On 30 August 2013 Golbourne moved to Wolverhampton Wanderers of League One on a three-year deal for an undisclosed fee (reportedly £700,000). He made his club debut on 31 August 2013 in a 3–1 win at Port Vale, and scored what to be his only goal for the club in a 3–2 win against Swindon in his second league appearance. Golbourne was an almost ever-present part of the Wolves team that ended the season as League One champions with a record points total for that level.

Back in the Championship, Golbourne remained a regular part of Wolves' plans but a foot injury hampered him throughout the 2014–15 season, restricting his appearances and his performance level. With only a year remaining on his contract, talks were opened but no negotiation reached by midpoint of the season when he fell out of the starting line-up and would be sold during the January 2016 window. In total he made 92 appearances for Wolves, scoring once.

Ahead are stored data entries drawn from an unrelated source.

File: src/rtl/scsi_lane_parity.sv
module scsi_lane_parity #(
  parameter int LANES  = 2,
  parameter int LANE_W = 8
) (
  input  logic                    clk,
  input  logic                    rst_n,
  input  logic [LANES*LANE_W-1:0] tx_data,
  output logic [LANES-1:0]        tx_par,
  input  logic [LANES*LANE_W-1:0] rx_data,
  input  logic [LANES-1:0]        rx_par,
  input  logic                    rx_strobe,
  output logic [LANES-1:0]        par_level,
  output logic [LANES-1:0]        latch_par,
  input  logic                    cfg_check_en,
  input  logic                    cfg_send_even,
  input  logic                    cfg_mstr_chk_en,
  input  logic                    cfg_irq_en_rx,
  input  logic                    cfg_irq_en_mdpe,
  input  logic                    is_master,
  input  logic                    data_phase,
  input  logic                    tgt_perr,
  input  logic                    status_clr,
  output logic                    rx_perr,
  output logic                    mdpe,
  output logic                    irq
);
  logic [LANES-1:0] tx_odd, rx_odd, lane_bad;
  logic             rx_hit, mdpe_hit;

  for (genvar i = 0; i < LANES; i++) begin : g_lane
    assign tx_odd[i] = ~^tx_data[i*LANE_W +: LANE_W];
    assign rx_odd[i] = ~^rx_data[i*LANE_W +: LANE_W];
  end

  assign tx_par    = cfg_send_even ? ~tx_odd : tx_odd;
  assign par_level = rx_par;
  assign lane_bad  = rx_par ^ rx_odd;
  assign rx_hit    = rx_strobe & cfg_check_en & (|lane_bad);
  assign mdpe_hit  = is_master & data_phase & tgt_perr & cfg_mstr_chk_en;

  always_ff @(posedge clk) begin
    if (!rst_n) begin
      latch_par <= '0;
      rx_perr   <= 1'b0;
      mdpe      <= 1'b0;
      irq       <= 1'b0;
    end else begin
      if (rx_strobe) latch_par <= rx_odd;
      rx_perr <= rx_hit   | (rx_perr & ~status_clr);
      mdpe    <= mdpe_hit | (mdpe    & ~status_clr);
      irq     <= (rx_perr & cfg_irq_en_rx) | (mdpe & cfg_irq_en_mdpe);
    end
  end
endmodule

File: config.mk
export PLATFORM = sky130hd
export DESIGN_NAME = scsi_lane_parity
export DESIGN_NICKNAME = d
export VERILOG_FILES = /design/src/rtl/scsi_lane_parity.sv
export SDC_FILE = /design/constraint.sdc
export NUM_CORES = 1
export LEC_CHECK = 0
export ABC_CLOCK_PERIOD_IN_PS = 2300
export BUFFER_PORTS_ARGS = -buffer_cell sky130_fd_sc_hd__buf_2
export CAP_MARGIN = 20
export CORE_MARGIN = 3
export CORE_UTILIZATION = 35
export DETAILED_ROUTE_END_ITERATION = 8
export PLACE_DENSITY = 0.82
export SLEW_MARGIN = 20
export SYNTH_ARGS = -nofsm -noshare
export SYNTH_HDL_FRONTEND = slang
export SYNTH_SLANG_ARGS = --single-unit
File: constraint.sdc
create_clock -name clk -period 2.3 [get_ports clk]
set_clock_uncertainty 0.15 [all_clocks]
set_input_delay 0.115 -clock clk [delete_from_list [all_inputs] [get_ports clk]]
set_output_delay 0.115 -clock clk [all_outputs]
set_load 0.05 [all_outputs]
==> run_summary.xml, run 1 <==
<?xml version="1.0" encoding="UTF-8"?>
<metrics>
  <group name="power_and_ir_drop">
    <metric name="peakVddDrop" unit="V">0.000341</metric>
    <metric name="power.density" unit="nW/µm²">615</metric>
    <metric name="leakage" unit="µW">0.000423</metric>
    <metric name="finalPower" unit="µW">529</metric>
  </group>
  <group name="setup_path">
    <metric name="critical_path.cell_chain" unit="">buf_2, xnor2_1, xnor2_1, xnor3_1, o2111ai_1, nand2_1, dlygate4sd3_1</metric>
    <metric name="cp_slowest_stage_delay" unit="ps">560</metric>
    <metric name="rrSetupSlack" unit="ps">940</metric>
    <metric name="path_delay_family" unit="">XOR/XNOR gates</metric>
    <metric name="crit_type" unit="">in -&gt; reg</metric>
    <metric name="worstReg2RegStart" unit="">rx_perr</metric>
    <metric name="path_common_cell" unit="">sky130_fd_sc_hd__xnor2_1</metric>
    <metric name="cp_num_buf_inv" unit="">2</metric>
    <metric name="worstSetupPathDepth" unit="">7</metric>
    <metric name="largest_fanout_on_the_critical_path" unit="">2</metric>
    <metric name="startpoint" unit="">rx_data[7]</metric>
    <metric name="critical_path.endpoint" unit="">rx_perr</metric>
    <metric name="required_time_reported_for_the_critical_path_endpoint" unit="ps">2270</metric>
    <metric name="timing.critical_path.arrival" unit="ps">1820</metric>
    <metric name="worst_setup_path_start_kind" unit="">primary input</metric>
    <metric name="worstSetupEndpointType" unit="">flop</metric>
    <metric name="worst_path_max_delay_cell" unit="">sky130_fd_sc_hd__dlygate4sd3_1</metric>
    <metric name="r2r.worst_path.cells" unit="">3</metric>
    <metric name="worst_r2r_endpoint" unit="">irq</metric>
  </group>
  <group name="floorplanning">
    <metric name="io_pins" unit="">55</metric>
    <metric name="die_height" unit="µm">44.1</metric>
    <metric name="fp.coreArea" unit="µm²">1330</metric>
    <metric name="initial_core_util" unit="%">38.2</metric>
    <metric name="std_cell_rows" unit="">13</metric>
    <metric name="chipWidth" unit="µm">44.1</metric>
    <metric name="floorplan.die_area" unit="µm²">1950</metric>
  </group>
  <group name="final_layout">
    <metric name="post_route_cells_drive_above_1_share" unit="%">50.9</metric>
    <metric name="ant_diodes" unit="">0</metric>
    <metric name="stdcell_count" unit="">127</metric>
    <metric name="area.sequential" unit="µm²">100</metric>
    <metric name="multiInputGateArea" unit="µm²">394</metric>
    <metric name="layout.nets" unit="">159</metric>
    <metric name="layout.filler_cells" unit="">120</metric>
    <metric name="syn_to_final_growth" unit="%">68.8</metric>
    <metric name="fin_area" unit="µm²">860</metric>
  </group>
  <group name="synth">
    <metric name="synth_area_per_cell" unit="µm²">9.99</metric>
    <metric name="mappedNetlistNets" unit="">97</metric>
    <metric name="mappedNetlistArea" unit="µm²">509</metric>
    <metric name="yosysWarningCount" unit="">0</metric>
    <metric name="synth-seq-area-share" unit="%">19.7</metric>
    <metric name="post_synthesis_instance_total" unit="">51</metric>
    <metric name="postSynthRegisterBits" unit="">5</metric>
    <metric name="ys_types" unit="">14</metric>
  </group>
  <group name="sta">
    <metric name="slew-limit-headroom" unit="%">80.6</metric>
    <metric name="final_critical_path_setup_slack" unit="ps">455</metric>
    <metric name="setup_viol_count_final" unit="">0</metric>
    <metric name="timing.final.crit_share" unit="%">80.2</metric>
    <metric name="setup_total_negative_slack" unit="ps">0</metric>
    <metric name="rsz0062_at_grt" unit="">no</metric>
    <metric name="timing_hold_violations_final" unit="">0</metric>
    <metric name="final_max_slew_viol_count" unit="">0</metric>
    <metric name="max_freq" unit="MHz">542</metric>
    <metric name="tightestPinTransition" unit="ps">289</metric>
    <metric name="finalCriticalPeriod" unit="ps">1850</metric>
  </group>
  <group name="routing">
    <metric name="ant_nets" unit="">0</metric>
    <metric name="dr_total_vias" unit="">563</metric>
    <metric name="first_iter_violations" unit="">3</metric>
    <metric name="detail_route.first_pass.iterations" unit="">2</metric>
    <metric name="drt-total-wl" unit="µm">1420</metric>
    <metric name="routed_wire_length_per_instance" unit="µm">11.2</metric>
    <metric name="routed_via_density" unit="">4.43</metric>
    <metric name="drcViolationCount" unit="">0</metric>
  </group>
  <group name="cts">
    <metric name="clock_sink_count" unit="">5</metric>
    <metric name="cts.reportedPaths.clkPinSlew" unit="ps">40</metric>
    <metric name="clock_tree_from_tritoncts" unit="">yes</metric>
    <metric name="ctsRootBufferMaster" unit="">sky130_fd_sc_hd__clkbuf_4</metric>
    <metric name="clk-insertion-delay-late" unit="ps">240</metric>
    <metric name="cts_max_path_buffers" unit="">2</metric>
    <metric name="clock_tree.htree_level_count" unit="">1</metric>
    <metric name="cts_buffers" unit="">3</metric>
  </group>
  <group name="placed_design">
    <metric name="placedCellCount" unit="">118</metric>
    <metric name="detailed_place_hpwl" unit="µm">1180</metric>
    <metric name="buffer_ports.inserted" unit="">54</metric>
    <metric name="placed_cell_area" unit="µm²">783</metric>
    <metric name="gpl.final_weighted_congestion" unit="">0.584</metric>
    <metric name="place_ws" unit="ps">740</metric>
  </group>
  <group name="grt">
    <metric name="globalRoute.totalOverflow" unit="">0</metric>
    <metric name="antenna_found_initial" unit="">0</metric>
    <metric name="grt_pass1_vias" unit="">574</metric>
    <metric name="grt_first_pass_wirelength" unit="µm">2230</metric>
    <metric name="grt_usage" unit="%">16.1</metric>
    <metric name="maximum_number_of_pins_on_one_net_before_global_route_repair" unit="">7</metric>
  </group>
  <group name="status">
    <metric name="status" unit="">complete, no violations</metric>
  </group>
  <group name="run">
    <metric name="timing.max_cap.violations" unit="">0</metric>
  </group>
  <group name="hold_path">
    <metric name="worst_hold_path_type" unit="">in -&gt; reg</metric>
  </group>
</metrics>
-- flip-flops by register name, summed over array words and instances (netlist names) --
| signal | count |
|---|---|
| mdpe | 1 |
| rx_perr | 1 |
| irq | 1 |
| latch_par | 2 |
-- synthesized netlist by cell type (all sizes together) --
| master | number | area [µm²] |
|---|---|---|
| o2111ai | 1 | 8.76 |
| nand3b | 1 | 7.51 |
| a22oi | 1 | 7.51 |
| xor2 | 2 | 17.5 |
| xnor3 | 2 | 45.0 |
| buf | 2 | 15.0 |
| nand2 | 1 | 3.75 |
| nor2b | 3 | 18.8 |
| a21boi | 1 | 7.51 |
| nand4 | 1 | 6.26 |
| mux2i | 2 | 20.0 |
| xnor2 | 28 | 245 |
| dfxtp | 5 | 100 |
| nand2b | 1 | 6.26 |
-- worst min-delay path by stage --
stage	from	end	slack (ps)	depth (start not counted)
6_report	rst_n	irq	6	2
5_1_grt	rst_n	irq	10	2
4_1_cts	cfg_mstr_chk_en	mdpe	7	3
3_5_place_dp	cfg_irq_en_mdpe	irq	230	3
3_3_place_gp	cfg_check_en	rx_perr	220	3
2_1_floorplan	rst_n	latch_par[0]	90	1
-- cells by family after synthesis --
kind of cell | after synthesis | synth area share, %
AO/OA/AOI/OAI | 3 | 4.67
XOR/XNOR | 32 | 60.4
buffers and inverters | 2 | 2.95
flip-flops | 5 | 19.7
multiplexers | 2 | 3.93
AND/OR/NAND/NOR | 7 | 8.36
-- final cells by class --
cell class / count / share of cell area [%]
Clock buffer: 4 / 3.06
Multi-Input combinational cell: 44 / 45.9
Sequential cell: 5 / 11.6
Tap cell: 15 / 2.18
Timing Repair Buffer: 59 / 37.3
-- metal layers --
metal,part of all wire [%],track usage (%),up-vias
li1,-,-,286
met1,30,13.1,258
met2,62,32.8,19
met3,8.2,8.54,0
met4,0,3.61,0
met5,0,0,-
-- cells in the final DEF (no fill, tap or decap) --
master                          count
sky130_fd_sc_hd__buf_2             54
sky130_fd_sc_hd__xnor2_1           28
sky130_fd_sc_hd__dlygate4sd3_1      5
sky130_fd_sc_hd__dfxtp_1            5
sky130_fd_sc_hd__nor2b_1            3
sky130_fd_sc_hd__clkbuf_4           3
sky130_fd_sc_hd__xor2_1             2
sky130_fd_sc_hd__mux2i_1            2
sky130_fd_sc_hd__xnor3_1            2
sky130_fd_sc_hd__o2111ai_1          1
sky130_fd_sc_hd__nand3b_1           1
sky130_fd_sc_hd__nand2_1            1
sky130_fd_sc_hd__nand2b_1           1
sky130_fd_sc_hd__nand4_1            1
sky130_fd_sc_hd__a21boi_0           1
sky130_fd_sc_hd__a22oi_1            1
sky130_fd_sc_hd__clkbuf_1           1
-- metrics by stage --
step | utilization (%) | hold WS, ps
after global placement | 58.7 | 220
after detailed placement | 58.7 | 227
after global routing | 64.4 | 10.2
after floorplan | - | 93.2
final | 64.4 | 6.16
after CTS | 64.4 | 6.97
-- what timing repair did --
item	in CTS	in global routing
hold buffers	5	0
buffers inserted	0	0
gates resized for setup	0	0
endpoints found under the hold margin	3	0
-- power by group --
group	switching (µW)	total, µW	leakage, µW	internal (µW)
combinational	181	324	0.000367	143
sequential	4.68	102	0.0000409	96.9
clock	37.7	103	0.0000150	65.7
(Power assumes the default switching activity.)
==> run 2: changes to the inputs <==
Settings changed: ABC_CLOCK_PERIOD_IN_PS 2300 to 1800, CORE_UTILIZATION 35 to 33, PLACE_DENSITY 0.82 to 0.78.
Clock period 2.3 ns to 1.8 ns, I/O delays scaled along.
==> run_summary.xml, run 2 (synthesis results as in run 1) <==
<?xml version="1.0" encoding="UTF-8"?>
<metrics>
  <group name="final_layout">
    <metric name="syn_to_final_growth" unit="%">72.7</metric>
    <metric name="final_cell_mix" unit="">sky130_fd_sc_hd__buf_2, sky130_fd_sc_hd__xnor2_1, sky130_fd_sc_hd__dlygate4sd3_1</metric>
    <metric name="stdcell_count" unit="">129</metric>
    <metric name="ant_diodes" unit="">0</metric>
    <metric name="post_route_cells_drive_above_1_share" unit="%">50.0</metric>
    <metric name="layout.nets" unit="">161</metric>
    <metric name="mostFrequentLayoutCell" unit="">sky130_fd_sc_hd__buf_2</metric>
    <metric name="largest_register" unit="">latch_par</metric>
    <metric name="fin_area" unit="µm²">880</metric>
    <metric name="layout.filler_cells" unit="">130</metric>
    <metric name="largest_register_ffs" unit="">2</metric>
  </group>
  <group name="sta">
    <metric name="slew-limit-headroom" unit="%">79.8</metric>
    <metric name="max_freq" unit="MHz">649</metric>
    <metric name="setup_total_negative_slack" unit="ps">0</metric>
    <metric name="rsz0062_at_grt" unit="">no</metric>
    <metric name="setup_viol_count_final" unit="">0</metric>
    <metric name="timing.final.crit_share" unit="%">85.6</metric>
    <metric name="final_max_slew_viol_count" unit="">0</metric>
    <metric name="timing_hold_violations_final" unit="">0</metric>
    <metric name="tightestPinTransition" unit="ps">301</metric>
    <metric name="finalCriticalPeriod" unit="ps">1540</metric>
  </group>
  <group name="placed_design">
    <metric name="detailed_place_hpwl" unit="µm">1230</metric>
    <metric name="gpl.final_weighted_congestion" unit="">0.655</metric>
    <metric name="placedCellCount" unit="">118</metric>
    <metric name="placed_cell_area" unit="µm²">783</metric>
    <metric name="buffer_ports.inserted" unit="">54</metric>
  </group>
  <group name="floorplanning">
    <metric name="fp.coreArea" unit="µm²">1370</metric>
    <metric name="floorplan.die_area" unit="µm²">2050</metric>
    <metric name="io_pins" unit="">55</metric>
    <metric name="die_height" unit="µm">45.3</metric>
    <metric name="initial_core_util" unit="%">37.3</metric>
    <metric name="chipWidth" unit="µm">45.3</metric>
    <metric name="std_cell_rows" unit="">13</metric>
  </group>
  <group name="cts">
    <metric name="clk-insertion-delay-late" unit="ps">230</metric>
    <metric name="cts_max_path_buffers" unit="">2</metric>
    <metric name="clock_tree.htree_level_count" unit="">1</metric>
    <metric name="cts.reportedPaths.clkPinSlew" unit="ps">40</metric>
    <metric name="ctsRootBufferMaster" unit="">sky130_fd_sc_hd__clkbuf_4</metric>
    <metric name="clock_sink_count" unit="">5</metric>
    <metric name="clock_tree_from_tritoncts" unit="">yes</metric>
    <metric name="cts_buffers" unit="">3</metric>
  </group>
  <group name="power_and_ir_drop">
    <metric name="power.density" unit="nW/µm²">762</metric>
    <metric name="peakVddDrop" unit="V">0.000392</metric>
    <metric name="leakage" unit="µW">0.000427</metric>
  </group>
  <group name="routing">
    <metric name="detail_route.first_pass.iterations" unit="">4</metric>
    <metric name="routed_via_density" unit="">4.40</metric>
    <metric name="drt-total-wl" unit="µm">1440</metric>
    <metric name="drcViolationCount" unit="">0</metric>
    <metric name="first_iter_violations" unit="">2</metric>
    <metric name="routed_wire_length_per_instance" unit="µm">11.1</metric>
    <metric name="ant_nets" unit="">0</metric>
    <metric name="dr_total_vias" unit="">567</metric>
  </group>
  <group name="setup_path">
    <metric name="required_time_reported_for_the_critical_path_endpoint" unit="ps">1780</metric>
    <metric name="rrSetupSlack" unit="ps">440</metric>
    <metric name="startpoint" unit="">cfg_irq_en_mdpe</metric>
    <metric name="timing.critical_path.arrival" unit="ps">1520</metric>
    <metric name="worst_setup_path_start_kind" unit="">primary input</metric>
    <metric name="r2r.worst_path.cells" unit="">3</metric>
    <metric name="worst_r2r_endpoint" unit="">irq</metric>
    <metric name="worstSetupEndpointType" unit="">flop</metric>
    <metric name="crit_type" unit="">in -&gt; reg</metric>
    <metric name="largest_fanout_on_the_critical_path" unit="">1</metric>
    <metric name="worstReg2RegStart" unit="">rx_perr</metric>
    <metric name="critical_path.endpoint" unit="">irq</metric>
  </group>
  <group name="grt">
    <metric name="maximum_number_of_pins_on_one_net_before_global_route_repair" unit="">7</metric>
    <metric name="globalRoute.totalOverflow" unit="">0</metric>
    <metric name="grt_pass1_vias" unit="">612</metric>
    <metric name="grt_usage" unit="%">14.9</metric>
    <metric name="antenna_found_initial" unit="">0</metric>
    <metric name="grt_first_pass_wirelength" unit="µm">2260</metric>
  </group>
  <group name="status">
    <metric name="status" unit="">complete, no violations</metric>
  </group>
  <group name="run">
    <metric name="timing.max_cap.violations" unit="">0</metric>
  </group>
  <group name="hold_path">
    <metric name="worst_hold_path_type" unit="">in -&gt; reg</metric>
  </group>
</metrics>
==> run 2: layout make-up <==
cell class | instances | area (µm²) | area share, %
Multi-Input combinational cell | 44 | 394 | 44.8
Timing Repair Buffer | 61 | 340 | 38.7
Sequential cell | 5 | 100 | 11.4
Clock buffer | 4 | 26.3 | 2.99
Tap cell | 15 | 18.8 | 2.13
==> run 2: how the worst min path moves through the flow <==
stage                            start      endpoint  slack [ps]  cells past startpoint
final                        rx_strobe       rx_perr          20                      3
after CTS                    rx_strobe       rx_perr          20                      3
after detailed placement    status_clr       rx_perr         210                      3
after global placement    cfg_check_en       rx_perr         200                      3
after floorplan                  rst_n  latch_par[0]          70                      1
after global routing         rx_strobe       rx_perr          40                      3
==> run 2: stage by stage <==
| step | hold WS, ps | utilization, % | total power, µW | setup slack [ps] |
|---|---|---|---|---|
| 6_report | 22.3 | 64.4 | 670 | 259 |
| 5_1_grt | 35.8 | 64.4 | 718 | 208 |
| 4_1_cts | 24.0 | 64.4 | 680 | 317 |
| 3_5_place_dp | 212 | 57.3 | 539 | 291 |
| 3_3_place_gp | 199 | 57.3 | 532 | 318 |
| 2_1_floorplan | 68.2 | - | 434 | 223 |
==> run 2: power breakdown <==
group | switching (µW) | internal [µW]
Clock | 41.5 | 83.5
Sequential | 6.47 | 124
Combinational | 232 | 183
==> run 2: critical path, cell delays in order <==
cell and delay, ps:
sky130_fd_sc_hd__dlygate4sd3_1 550, sky130_fd_sc_hd__buf_2 130, sky130_fd_sc_hd__a22oi_1 120, sky130_fd_sc_hd__dlygate4sd3_1 580, sky130_fd_sc_hd__nor2b_1 50
==> run 2: layer usage <==
| layer | global-route usage [%] | wire (µm) |
|---|---|---|
| met5 | 0 | 0 |
| met4 | 3.51 | 0 |
| met3 | 1.59 | 57 |
| met2 | 34.7 | 961 |
| met1 | 12.0 | 419 |
==> run 2: what timing repair did <==
| item | in CTS | in global routing |
|---|---|---|
| setup buffers | 0 | 0 |
| hold buffers | 7 | 0 |
| endpoints found under the hold margin | 5 | 0 |
| gates resized for setup | 0 | 0 |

===Return to Bristol City===
On 28 January 2016, Golbourne moved back to Bristol City, where he had played ten years prior, for an undisclosed fee in a 2 1/2-year deal. He was released by Bristol City at the end of the 2017–18 season.

===Shrewsbury Town===
On 30 January 2019, Golbourne signed a short-term deal until the end of the season for League One side Shrewsbury Town, after impressing on trial. He signed a two-year contract extension in summer 2019. He scored his first goal for the club in an EFL Trophy tie against Manchester City U21s on 3 December 2019, though later in the game missed the decisive penalty in the shootout.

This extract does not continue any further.